▶ _Task instructions_
Transcribe the lines from the start of the data below through the line with "cell and delay", word for word and nothing more.

▶ _Collected data entries_

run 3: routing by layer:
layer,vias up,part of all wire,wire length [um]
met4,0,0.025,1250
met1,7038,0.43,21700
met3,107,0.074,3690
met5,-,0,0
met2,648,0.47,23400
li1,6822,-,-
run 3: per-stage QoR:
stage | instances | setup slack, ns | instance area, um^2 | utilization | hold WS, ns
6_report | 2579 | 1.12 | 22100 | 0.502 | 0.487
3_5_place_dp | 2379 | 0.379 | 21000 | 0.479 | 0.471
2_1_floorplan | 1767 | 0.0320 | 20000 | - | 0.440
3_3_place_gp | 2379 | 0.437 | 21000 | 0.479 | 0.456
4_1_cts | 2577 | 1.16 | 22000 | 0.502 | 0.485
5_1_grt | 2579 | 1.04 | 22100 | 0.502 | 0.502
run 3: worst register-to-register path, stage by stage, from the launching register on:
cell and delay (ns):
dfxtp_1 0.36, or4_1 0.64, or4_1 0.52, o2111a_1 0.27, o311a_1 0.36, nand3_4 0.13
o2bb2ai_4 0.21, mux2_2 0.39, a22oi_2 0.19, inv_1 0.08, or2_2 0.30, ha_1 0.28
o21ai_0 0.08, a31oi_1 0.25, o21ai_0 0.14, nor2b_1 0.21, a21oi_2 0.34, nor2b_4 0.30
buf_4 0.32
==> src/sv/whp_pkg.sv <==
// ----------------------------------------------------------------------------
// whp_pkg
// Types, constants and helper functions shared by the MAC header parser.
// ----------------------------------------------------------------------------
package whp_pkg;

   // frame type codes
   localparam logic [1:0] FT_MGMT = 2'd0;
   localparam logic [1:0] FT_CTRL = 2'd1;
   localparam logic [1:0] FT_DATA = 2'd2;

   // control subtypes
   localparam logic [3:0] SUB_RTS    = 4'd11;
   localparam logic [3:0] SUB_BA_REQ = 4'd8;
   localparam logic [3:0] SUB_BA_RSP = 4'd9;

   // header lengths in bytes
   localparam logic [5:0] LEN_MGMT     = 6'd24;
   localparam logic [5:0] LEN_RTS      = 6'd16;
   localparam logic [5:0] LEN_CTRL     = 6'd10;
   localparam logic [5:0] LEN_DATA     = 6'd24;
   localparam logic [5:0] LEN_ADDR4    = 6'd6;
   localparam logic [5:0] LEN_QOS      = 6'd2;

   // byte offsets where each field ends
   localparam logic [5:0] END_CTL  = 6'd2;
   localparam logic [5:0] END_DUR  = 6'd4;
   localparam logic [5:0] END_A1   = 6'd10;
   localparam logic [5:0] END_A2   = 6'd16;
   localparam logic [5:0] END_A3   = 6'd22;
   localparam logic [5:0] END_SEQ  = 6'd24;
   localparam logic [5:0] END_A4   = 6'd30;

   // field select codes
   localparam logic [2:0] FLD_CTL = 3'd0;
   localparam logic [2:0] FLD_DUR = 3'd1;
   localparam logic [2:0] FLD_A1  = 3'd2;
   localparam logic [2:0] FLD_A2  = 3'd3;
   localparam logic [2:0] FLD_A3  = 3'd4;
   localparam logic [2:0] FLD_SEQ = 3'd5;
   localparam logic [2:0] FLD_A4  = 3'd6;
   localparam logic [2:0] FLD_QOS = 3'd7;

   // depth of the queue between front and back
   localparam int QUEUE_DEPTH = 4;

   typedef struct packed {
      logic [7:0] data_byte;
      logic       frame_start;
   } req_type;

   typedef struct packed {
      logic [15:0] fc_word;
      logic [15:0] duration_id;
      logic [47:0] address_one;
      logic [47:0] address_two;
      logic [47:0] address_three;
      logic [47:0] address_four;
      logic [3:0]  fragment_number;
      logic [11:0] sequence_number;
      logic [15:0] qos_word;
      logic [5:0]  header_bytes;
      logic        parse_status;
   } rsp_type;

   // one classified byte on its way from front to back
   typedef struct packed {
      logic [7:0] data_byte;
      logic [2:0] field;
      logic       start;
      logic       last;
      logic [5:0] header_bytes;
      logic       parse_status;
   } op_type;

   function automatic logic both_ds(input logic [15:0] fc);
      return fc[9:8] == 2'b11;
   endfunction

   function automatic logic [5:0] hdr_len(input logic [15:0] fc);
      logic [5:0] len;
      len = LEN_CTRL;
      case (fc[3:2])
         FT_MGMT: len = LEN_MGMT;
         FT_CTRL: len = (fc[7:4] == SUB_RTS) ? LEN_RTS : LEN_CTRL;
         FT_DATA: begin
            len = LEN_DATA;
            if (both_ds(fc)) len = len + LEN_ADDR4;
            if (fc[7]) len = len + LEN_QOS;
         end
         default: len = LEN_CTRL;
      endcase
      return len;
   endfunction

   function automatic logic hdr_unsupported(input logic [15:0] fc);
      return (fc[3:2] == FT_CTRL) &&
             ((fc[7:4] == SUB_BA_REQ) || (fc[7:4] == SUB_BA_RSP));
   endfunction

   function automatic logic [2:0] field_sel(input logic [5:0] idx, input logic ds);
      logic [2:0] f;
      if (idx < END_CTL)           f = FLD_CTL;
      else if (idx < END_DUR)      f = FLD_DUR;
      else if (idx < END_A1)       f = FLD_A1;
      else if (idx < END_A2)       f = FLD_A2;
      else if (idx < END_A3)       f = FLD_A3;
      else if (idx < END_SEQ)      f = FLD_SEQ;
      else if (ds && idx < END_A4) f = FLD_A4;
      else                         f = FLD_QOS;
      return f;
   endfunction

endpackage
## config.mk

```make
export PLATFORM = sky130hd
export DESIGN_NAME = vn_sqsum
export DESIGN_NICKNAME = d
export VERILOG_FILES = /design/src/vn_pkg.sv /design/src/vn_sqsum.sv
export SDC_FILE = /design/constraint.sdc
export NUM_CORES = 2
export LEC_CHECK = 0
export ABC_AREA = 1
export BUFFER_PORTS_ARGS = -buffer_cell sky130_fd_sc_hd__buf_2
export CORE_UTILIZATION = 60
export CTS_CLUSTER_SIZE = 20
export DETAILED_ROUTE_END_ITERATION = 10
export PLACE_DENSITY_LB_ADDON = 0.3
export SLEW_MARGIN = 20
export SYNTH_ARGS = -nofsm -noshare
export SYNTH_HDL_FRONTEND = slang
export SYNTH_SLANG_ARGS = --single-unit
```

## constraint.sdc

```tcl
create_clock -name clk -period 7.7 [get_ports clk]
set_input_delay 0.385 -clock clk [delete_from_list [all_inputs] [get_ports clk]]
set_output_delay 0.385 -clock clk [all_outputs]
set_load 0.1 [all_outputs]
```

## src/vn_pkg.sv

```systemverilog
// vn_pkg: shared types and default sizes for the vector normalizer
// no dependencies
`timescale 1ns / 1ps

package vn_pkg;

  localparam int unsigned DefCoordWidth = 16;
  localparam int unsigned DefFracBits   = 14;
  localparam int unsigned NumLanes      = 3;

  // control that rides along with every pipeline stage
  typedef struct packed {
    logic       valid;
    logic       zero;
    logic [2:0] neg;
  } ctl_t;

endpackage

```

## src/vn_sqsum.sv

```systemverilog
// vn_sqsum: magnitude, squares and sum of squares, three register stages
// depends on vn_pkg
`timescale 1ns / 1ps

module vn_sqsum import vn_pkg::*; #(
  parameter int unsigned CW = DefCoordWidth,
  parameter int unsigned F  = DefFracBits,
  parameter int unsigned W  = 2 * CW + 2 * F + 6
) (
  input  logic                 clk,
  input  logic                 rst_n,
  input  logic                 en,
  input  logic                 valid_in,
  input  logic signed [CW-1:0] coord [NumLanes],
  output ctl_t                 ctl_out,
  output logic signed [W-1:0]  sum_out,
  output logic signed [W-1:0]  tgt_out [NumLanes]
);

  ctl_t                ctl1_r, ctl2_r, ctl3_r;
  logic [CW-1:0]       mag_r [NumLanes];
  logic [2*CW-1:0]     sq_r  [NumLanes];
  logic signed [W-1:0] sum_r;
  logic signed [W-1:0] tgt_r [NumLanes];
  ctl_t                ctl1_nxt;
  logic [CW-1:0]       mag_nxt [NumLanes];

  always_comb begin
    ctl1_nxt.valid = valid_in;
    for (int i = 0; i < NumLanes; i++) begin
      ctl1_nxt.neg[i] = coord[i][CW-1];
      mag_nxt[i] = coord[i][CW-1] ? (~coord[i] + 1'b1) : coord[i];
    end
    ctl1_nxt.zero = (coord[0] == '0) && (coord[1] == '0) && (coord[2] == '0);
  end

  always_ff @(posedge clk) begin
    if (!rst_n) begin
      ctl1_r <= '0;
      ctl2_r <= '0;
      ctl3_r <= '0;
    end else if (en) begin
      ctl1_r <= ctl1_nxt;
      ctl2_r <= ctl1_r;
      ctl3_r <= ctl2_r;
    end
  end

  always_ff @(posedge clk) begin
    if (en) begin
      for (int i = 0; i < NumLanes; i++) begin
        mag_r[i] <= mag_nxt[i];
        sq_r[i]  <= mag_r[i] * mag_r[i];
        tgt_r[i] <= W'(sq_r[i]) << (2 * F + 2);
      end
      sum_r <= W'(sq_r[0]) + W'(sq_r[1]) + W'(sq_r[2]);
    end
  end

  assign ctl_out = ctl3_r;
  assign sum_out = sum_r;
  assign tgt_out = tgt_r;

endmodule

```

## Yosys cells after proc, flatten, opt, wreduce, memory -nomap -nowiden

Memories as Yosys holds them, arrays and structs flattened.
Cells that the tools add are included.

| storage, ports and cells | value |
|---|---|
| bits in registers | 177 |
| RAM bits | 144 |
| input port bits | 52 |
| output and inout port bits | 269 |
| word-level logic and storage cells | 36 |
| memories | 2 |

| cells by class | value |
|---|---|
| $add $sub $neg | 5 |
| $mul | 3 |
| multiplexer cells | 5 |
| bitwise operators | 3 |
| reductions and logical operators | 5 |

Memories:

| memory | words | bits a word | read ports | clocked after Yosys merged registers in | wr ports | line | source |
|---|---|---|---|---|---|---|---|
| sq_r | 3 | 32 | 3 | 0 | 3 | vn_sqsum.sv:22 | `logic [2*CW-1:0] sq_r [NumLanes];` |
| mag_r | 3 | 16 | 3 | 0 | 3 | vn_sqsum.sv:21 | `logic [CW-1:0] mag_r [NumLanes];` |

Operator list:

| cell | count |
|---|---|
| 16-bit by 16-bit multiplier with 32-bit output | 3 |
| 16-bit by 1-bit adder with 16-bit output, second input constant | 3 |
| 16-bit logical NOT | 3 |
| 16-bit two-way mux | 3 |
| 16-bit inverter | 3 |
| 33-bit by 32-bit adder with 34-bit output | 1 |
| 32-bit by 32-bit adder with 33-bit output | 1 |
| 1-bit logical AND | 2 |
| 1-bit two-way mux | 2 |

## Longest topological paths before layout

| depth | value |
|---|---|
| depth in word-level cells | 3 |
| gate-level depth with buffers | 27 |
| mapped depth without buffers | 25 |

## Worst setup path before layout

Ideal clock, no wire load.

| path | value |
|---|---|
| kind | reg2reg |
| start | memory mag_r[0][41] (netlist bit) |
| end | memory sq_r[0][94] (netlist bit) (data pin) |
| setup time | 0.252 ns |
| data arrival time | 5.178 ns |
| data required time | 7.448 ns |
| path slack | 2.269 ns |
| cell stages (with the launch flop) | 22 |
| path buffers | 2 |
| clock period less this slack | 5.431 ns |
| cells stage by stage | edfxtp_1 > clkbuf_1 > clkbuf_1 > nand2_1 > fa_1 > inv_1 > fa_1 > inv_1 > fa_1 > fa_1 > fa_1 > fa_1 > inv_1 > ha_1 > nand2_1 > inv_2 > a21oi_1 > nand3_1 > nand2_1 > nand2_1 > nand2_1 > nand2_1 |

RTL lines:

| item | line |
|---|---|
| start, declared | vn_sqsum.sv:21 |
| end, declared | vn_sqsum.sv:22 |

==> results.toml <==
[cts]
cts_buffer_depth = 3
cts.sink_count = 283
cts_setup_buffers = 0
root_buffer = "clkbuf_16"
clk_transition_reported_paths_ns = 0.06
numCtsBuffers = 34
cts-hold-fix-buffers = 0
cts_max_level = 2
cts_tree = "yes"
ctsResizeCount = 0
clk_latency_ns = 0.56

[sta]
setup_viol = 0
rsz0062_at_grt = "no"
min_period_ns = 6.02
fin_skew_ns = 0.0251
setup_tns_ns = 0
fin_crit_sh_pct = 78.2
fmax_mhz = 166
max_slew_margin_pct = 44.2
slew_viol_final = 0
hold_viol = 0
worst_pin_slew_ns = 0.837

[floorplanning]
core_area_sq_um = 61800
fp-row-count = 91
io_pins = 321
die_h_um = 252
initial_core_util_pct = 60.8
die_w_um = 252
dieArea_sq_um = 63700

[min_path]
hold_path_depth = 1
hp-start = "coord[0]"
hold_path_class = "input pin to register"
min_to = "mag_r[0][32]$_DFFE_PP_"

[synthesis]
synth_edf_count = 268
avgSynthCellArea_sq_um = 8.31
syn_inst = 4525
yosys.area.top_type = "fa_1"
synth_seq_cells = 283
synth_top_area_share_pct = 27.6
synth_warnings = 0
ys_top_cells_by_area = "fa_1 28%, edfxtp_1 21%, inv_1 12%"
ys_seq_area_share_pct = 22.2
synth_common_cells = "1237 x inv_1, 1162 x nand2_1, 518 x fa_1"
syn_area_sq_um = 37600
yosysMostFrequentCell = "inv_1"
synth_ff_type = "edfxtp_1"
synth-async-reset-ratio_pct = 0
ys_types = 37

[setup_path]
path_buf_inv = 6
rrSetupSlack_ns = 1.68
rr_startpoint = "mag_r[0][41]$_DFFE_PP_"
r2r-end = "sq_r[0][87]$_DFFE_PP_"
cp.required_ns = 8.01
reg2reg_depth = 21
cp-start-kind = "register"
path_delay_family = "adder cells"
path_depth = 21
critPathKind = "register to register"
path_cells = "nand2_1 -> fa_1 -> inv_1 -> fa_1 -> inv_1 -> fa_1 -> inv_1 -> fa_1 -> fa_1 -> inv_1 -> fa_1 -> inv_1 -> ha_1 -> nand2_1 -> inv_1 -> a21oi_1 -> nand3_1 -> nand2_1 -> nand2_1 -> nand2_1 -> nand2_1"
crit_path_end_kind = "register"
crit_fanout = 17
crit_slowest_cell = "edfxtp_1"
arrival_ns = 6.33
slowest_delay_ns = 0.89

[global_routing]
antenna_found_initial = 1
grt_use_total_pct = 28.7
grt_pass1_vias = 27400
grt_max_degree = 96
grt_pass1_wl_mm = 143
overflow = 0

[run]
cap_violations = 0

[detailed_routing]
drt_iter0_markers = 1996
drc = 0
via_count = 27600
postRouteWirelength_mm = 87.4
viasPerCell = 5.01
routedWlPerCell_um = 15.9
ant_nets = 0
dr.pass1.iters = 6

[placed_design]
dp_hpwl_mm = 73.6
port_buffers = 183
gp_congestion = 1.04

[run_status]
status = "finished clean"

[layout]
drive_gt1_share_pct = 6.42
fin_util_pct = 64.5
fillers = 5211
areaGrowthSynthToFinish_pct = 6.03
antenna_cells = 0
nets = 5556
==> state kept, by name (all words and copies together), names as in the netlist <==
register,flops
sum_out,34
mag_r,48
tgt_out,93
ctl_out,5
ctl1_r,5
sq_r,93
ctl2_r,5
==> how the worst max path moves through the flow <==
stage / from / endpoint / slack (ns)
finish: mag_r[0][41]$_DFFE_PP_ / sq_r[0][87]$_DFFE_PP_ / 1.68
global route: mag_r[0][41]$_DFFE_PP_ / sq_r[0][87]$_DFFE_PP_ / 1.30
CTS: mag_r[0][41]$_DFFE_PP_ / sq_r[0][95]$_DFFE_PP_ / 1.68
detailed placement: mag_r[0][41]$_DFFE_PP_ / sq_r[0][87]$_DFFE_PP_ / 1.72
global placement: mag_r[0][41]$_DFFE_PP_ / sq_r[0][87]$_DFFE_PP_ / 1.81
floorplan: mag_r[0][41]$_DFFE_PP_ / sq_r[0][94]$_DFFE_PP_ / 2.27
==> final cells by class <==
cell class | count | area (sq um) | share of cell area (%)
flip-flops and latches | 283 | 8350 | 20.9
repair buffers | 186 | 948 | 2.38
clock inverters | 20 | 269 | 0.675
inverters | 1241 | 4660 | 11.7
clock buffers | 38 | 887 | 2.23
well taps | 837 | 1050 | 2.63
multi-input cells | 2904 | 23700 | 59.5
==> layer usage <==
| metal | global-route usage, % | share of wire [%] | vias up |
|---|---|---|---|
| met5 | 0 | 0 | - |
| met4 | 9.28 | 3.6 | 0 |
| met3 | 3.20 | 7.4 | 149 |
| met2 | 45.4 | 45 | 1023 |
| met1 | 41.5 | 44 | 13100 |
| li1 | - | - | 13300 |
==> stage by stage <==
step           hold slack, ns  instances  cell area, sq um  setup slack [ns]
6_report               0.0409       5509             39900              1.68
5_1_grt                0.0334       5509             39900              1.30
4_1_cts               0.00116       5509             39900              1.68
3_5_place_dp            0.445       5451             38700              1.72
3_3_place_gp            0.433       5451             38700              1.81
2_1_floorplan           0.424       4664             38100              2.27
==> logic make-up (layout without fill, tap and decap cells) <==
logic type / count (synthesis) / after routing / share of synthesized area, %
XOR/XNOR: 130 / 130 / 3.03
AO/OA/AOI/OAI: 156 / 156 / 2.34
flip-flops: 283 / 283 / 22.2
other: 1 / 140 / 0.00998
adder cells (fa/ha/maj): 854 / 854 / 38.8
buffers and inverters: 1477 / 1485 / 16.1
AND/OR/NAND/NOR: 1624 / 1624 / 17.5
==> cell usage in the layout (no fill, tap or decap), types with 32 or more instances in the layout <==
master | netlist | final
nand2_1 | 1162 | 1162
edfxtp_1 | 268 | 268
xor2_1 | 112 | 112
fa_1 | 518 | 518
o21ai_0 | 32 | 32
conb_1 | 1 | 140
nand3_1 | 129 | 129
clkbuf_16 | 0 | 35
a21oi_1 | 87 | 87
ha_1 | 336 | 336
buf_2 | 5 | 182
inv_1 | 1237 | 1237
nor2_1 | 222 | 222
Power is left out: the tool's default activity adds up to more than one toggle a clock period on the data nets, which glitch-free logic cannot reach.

▶ _Task response_
run 3: routing by layer:
layer,vias up,part of all wire,wire length [um]
met4,0,0.025,1250
met1,7038,0.43,21700
met3,107,0.074,3690
met5,-,0,0
met2,648,0.47,23400
li1,6822,-,-
run 3: per-stage QoR:
stage | instances | setup slack, ns | instance area, um^2 | utilization | hold WS, ns
6_report | 2579 | 1.12 | 22100 | 0.502 | 0.487
3_5_place_dp | 2379 | 0.379 | 21000 | 0.479 | 0.471
2_1_floorplan | 1767 | 0.0320 | 20000 | - | 0.440
3_3_place_gp | 2379 | 0.437 | 21000 | 0.479 | 0.456
4_1_cts | 2577 | 1.16 | 22000 | 0.502 | 0.485
5_1_grt | 2579 | 1.04 | 22100 | 0.502 | 0.502
run 3: worst register-to-register path, stage by stage, from the launching register on:
cell and delay (ns):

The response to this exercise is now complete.